La actual ciudad-estado
El papado, en estas circunstancias, recurrió de nuevo a tropas extranjeras –a Austria– para sofocar los levantamientos y mantener la independencia. Para los patriotas italianos, la Iglesia católica se convirtió a partir de entonces en opresora y en un obstáculo para sus pretensiones.
La insurrección no dejó de crecer y al papa solo le quedaron Roma y parte del Lacio. Finalmente, pese a una nueva intervención exterior a través del ejército francés de Luis Napoleón, el 20 de septiembre de 1870 las tropas italianas entraban en Roma. Era el fin de los Estados Pontificios.

El Parlamento italiano, de modo unilateral, concedía al papa, implícitamente considerado súbdito italiano, honores soberanos y una dotación anual. Los palacios del Vaticano, Letrán y Castelgandolfo y todos sus anexos gozarían del privilegio de extraterritorialidad y serían considerados exentos de impuestos. El papa lo rechazó todo y prescribió a sus fieles la abstención en las elecciones, excepto en el ámbito municipal.
De la situación de hostilidad inicial (la cuestión romana) se fue pasando a lo largo de los años posteriores a signos de una conciliación que deseaban tanto el gobierno como los ciudadanos. En contra de las previsiones que apuntaban a una complicación de este proceso, la llegada al poder del nuevo régimen fascista de Mussolini facilitó finalmente el acuerdo. Por los Pactos de Letrán (1929), básicamente se reconocía la absoluta soberanía del Estado de la Ciudad del Vaticano y sus propiedades, mientras que la Santa Sede reconocía al Reino de Italia bajo la dinastía Saboya, con Roma como capital.

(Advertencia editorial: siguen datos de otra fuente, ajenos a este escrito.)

Source: an optimization exercise on an open RTL-to-GDS flow (aim: small area). Production flows keep margins and buffers that such runs may drop.
In this exercise RTL edits were held to simulation tests only and were not proved equivalent to the original.
Power is estimated from default activity; no workload was simulated.

Design riscv_pipeline, start of the top module:
module riscv_pipeline #(
    parameter logic [31:0] initial_pc = 32'h0040_0000
) (
    input  logic        clk,
    input  logic        rst,
    input  logic [31:0] instruction,
    input  logic [31:0] d_read_data,
    output logic [31:0] pc,
    output logic [31:0] alu_result,
    output logic [31:0] d_address,
    output logic [31:0] d_write_data,
    output logic [31:0] write_back_data,
    output logic        mem_read,
    output logic        mem_write
);
==> flow/config.mk <==
export PLATFORM = sky130hd
export DESIGN_NAME = riscv_pipeline
export DESIGN_NICKNAME = riscv_pipeline
export VERILOG_FILES = /design/flow/design.v
export SDC_FILE = /design/flow/constraint.sdc
export NUM_CORES = 4
export LEC_CHECK = 0
export CAP_MARGIN = 20
export CORE_MARGIN = 2
export CORE_UTILIZATION = 65
export CTS_BUF_LIST = sky130_fd_sc_hd__clkbuf_8
export CTS_CLUSTER_DIAMETER = 60
export CTS_CLUSTER_SIZE = 16
export SLEW_MARGIN = 20
export SYNTH_HIERARCHICAL = 1
export SYNTH_MINIMUM_KEEP_SIZE = 0
==> flow/constraint.sdc <==
create_clock -name core_clock -period 10.0 [get_ports {clk}]
set_input_delay 2.0000 -clock core_clock [delete_from_list [all_inputs] [get_ports {clk}]]
set_output_delay 2.0000 -clock core_clock [all_outputs]
set_load 0.01 [all_outputs]
standard.sh (not shown) runs the stock make flow with config.mk's settings and CLKGATE_MAP_FILE= SYNTH_SCRIPT=/design/flow/synth_recipe.tcl, a recipe that flattens the netlist after the stock synthesis.
==> flow/flow/run.sh <==
#!/bin/bash
# The standard layout (standard.sh) with two changes that only affect how
# the layout is built:
#  - single-strength buffers on the ports instead of the delay-cell buffers
#    ORFS picks by default;
#  - clock tree synthesis without dummy load cells.
set -euo pipefail
export BUFFER_PORTS_ARGS="-buffer_cell sky130_fd_sc_hd__buf_1"
export CTS_ARGS="-sink_clustering_enable -repair_clock_nets -dont_use_dummy_load -buf_list sky130_fd_sc_hd__clkbuf_8 -sink_clustering_size 16 -sink_clustering_max_diameter 60"
bash standard.sh > standard.log 2>&1
The baseline finished with timing, DRC and antenna clean.
Then changed:
--- a/flow/config.mk
+++ b/flow/config.mk
@@ -13,0 +14 @@
+export PLACE_DENSITY = 0.8
- via count climbs by 1.8%
- design area barely changes
- total power barely changes

---

riscv_pipeline, a different RTL version from the one above (not shown whole).
Size: about 1300 flip-flops.
export LEC_CHECK = 0
export CAP_MARGIN = 20
export CORE_MARGIN = 2
export CORE_UTILIZATION = 55
export CTS_BUF_LIST = sky130_fd_sc_hd__clkbuf_8
export CTS_CLUSTER_DIAMETER = 60
export CTS_CLUSTER_SIZE = 16
export SLEW_MARGIN = 20
export SYNTH_HIERARCHICAL = 1
export SYNTH_MINIMUM_KEEP_SIZE = 0
create_clock -name core_clock -period 10.0 [get_ports {clk}]
Scripts as last shown in full above: flow/flow/run.sh
Then changed:
--- a/flow/flow/run.sh
+++ b/flow/flow/run.sh
@@ -2 +2 @@
-# The standard layout (standard.sh) with two changes that only affect how
+# The standard layout (standard.sh) with three changes that only affect how
@@ -6 +6,2 @@
-#  - clock tree synthesis without dummy load cells.
+#  - clock tree synthesis without dummy load cells;
+#  - power recovery (downsizing off-critical cells) after global routing.
@@ -9,0 +11 @@
+export RECOVER_POWER=100
- CORE_UTILIZATION: 55 -> 40
The new run produced a layout that fails on capacitance limit, slew limit.
Maximum frequency decreases by 2.8%.
Critical path depth decreases by 5.
Design area increases by 0.45%.
Then changed:
--- a/flow/flow/run.sh
+++ b/flow/flow/run.sh
@@ -2 +2 @@
-# The standard layout (standard.sh) with three changes that only affect how
+# The standard layout (standard.sh) with two changes that only affect how
@@ -6,2 +6 @@
-#  - clock tree synthesis without dummy load cells;
-#  - power recovery (downsizing off-critical cells) after global routing.
+#  - clock tree synthesis without dummy load cells.
@@ -11 +9,0 @@
-export RECOVER_POWER=100
The changed run finished with timing, DRC and antenna clean.
Final cell count barely changes.
Die area does not change.
Clock-buffer cell count stays the same.
Global-route usage stays the same.
Core utilization rises by 0.33 points.

[afterwards: timing with drivers on the ports]
How much do the figures lean on ideal ports? The routed layouts below were timed once more, with nothing changed but the port constraints. Step 1 sets driving cells, clkbuf_16 on the clock port and buf_2 on the other inputs (assumed; they add their load-dependent delay and slew). Step 2 adds t to the input delays and takes it off the output delays; t is the mean of the earliest and latest rising clock arrival at the registers after step 1. Input paths then give back, and output paths get back, about the clock's delay inside the block. a / b / c = no drivers / after step 1 / after step 2; a / b = the first two.
| run | t (ns) | slack for setup (ns) | clock arrival spread, ns |
|---|---|---|---|
| the first run of note 1 | 0.775 | 0.664 / 0.599 / 1.375 | 0.119 / 0.119 |
| the second run of note 1 | 0.791 | 1.073 / 1.009 / 1.800 | 0.145 / 0.145 |
| the first run of note 2 | 0.854 | 0.656 / 0.579 / 1.433 | 0.088 / 0.088 |
| the second run of note 2 | 0.836 | 0.389 / 0.318 / 0.148 | 0.151 / 0.151 |
| the third run of note 2 | 0.842 | 0.859 / 0.788 / 1.629 | 0.151 / 0.151 |
For the second run of note 2, which loses most, drivers alone change the setup slack by -0.071 ns; drivers and shift together by -0.241 ns.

Letrán alumbró al país más pequeño en extensión y población del mundo, la única teocracia y la última monarquía absoluta de Europa. El Vaticano es hoy el soporte temporal y territorial que alberga la Santa Sede, máxima institución de la Iglesia católica y sujeto de derecho internacional, con el papa como jefe de Estado y más alta autoridad religiosa.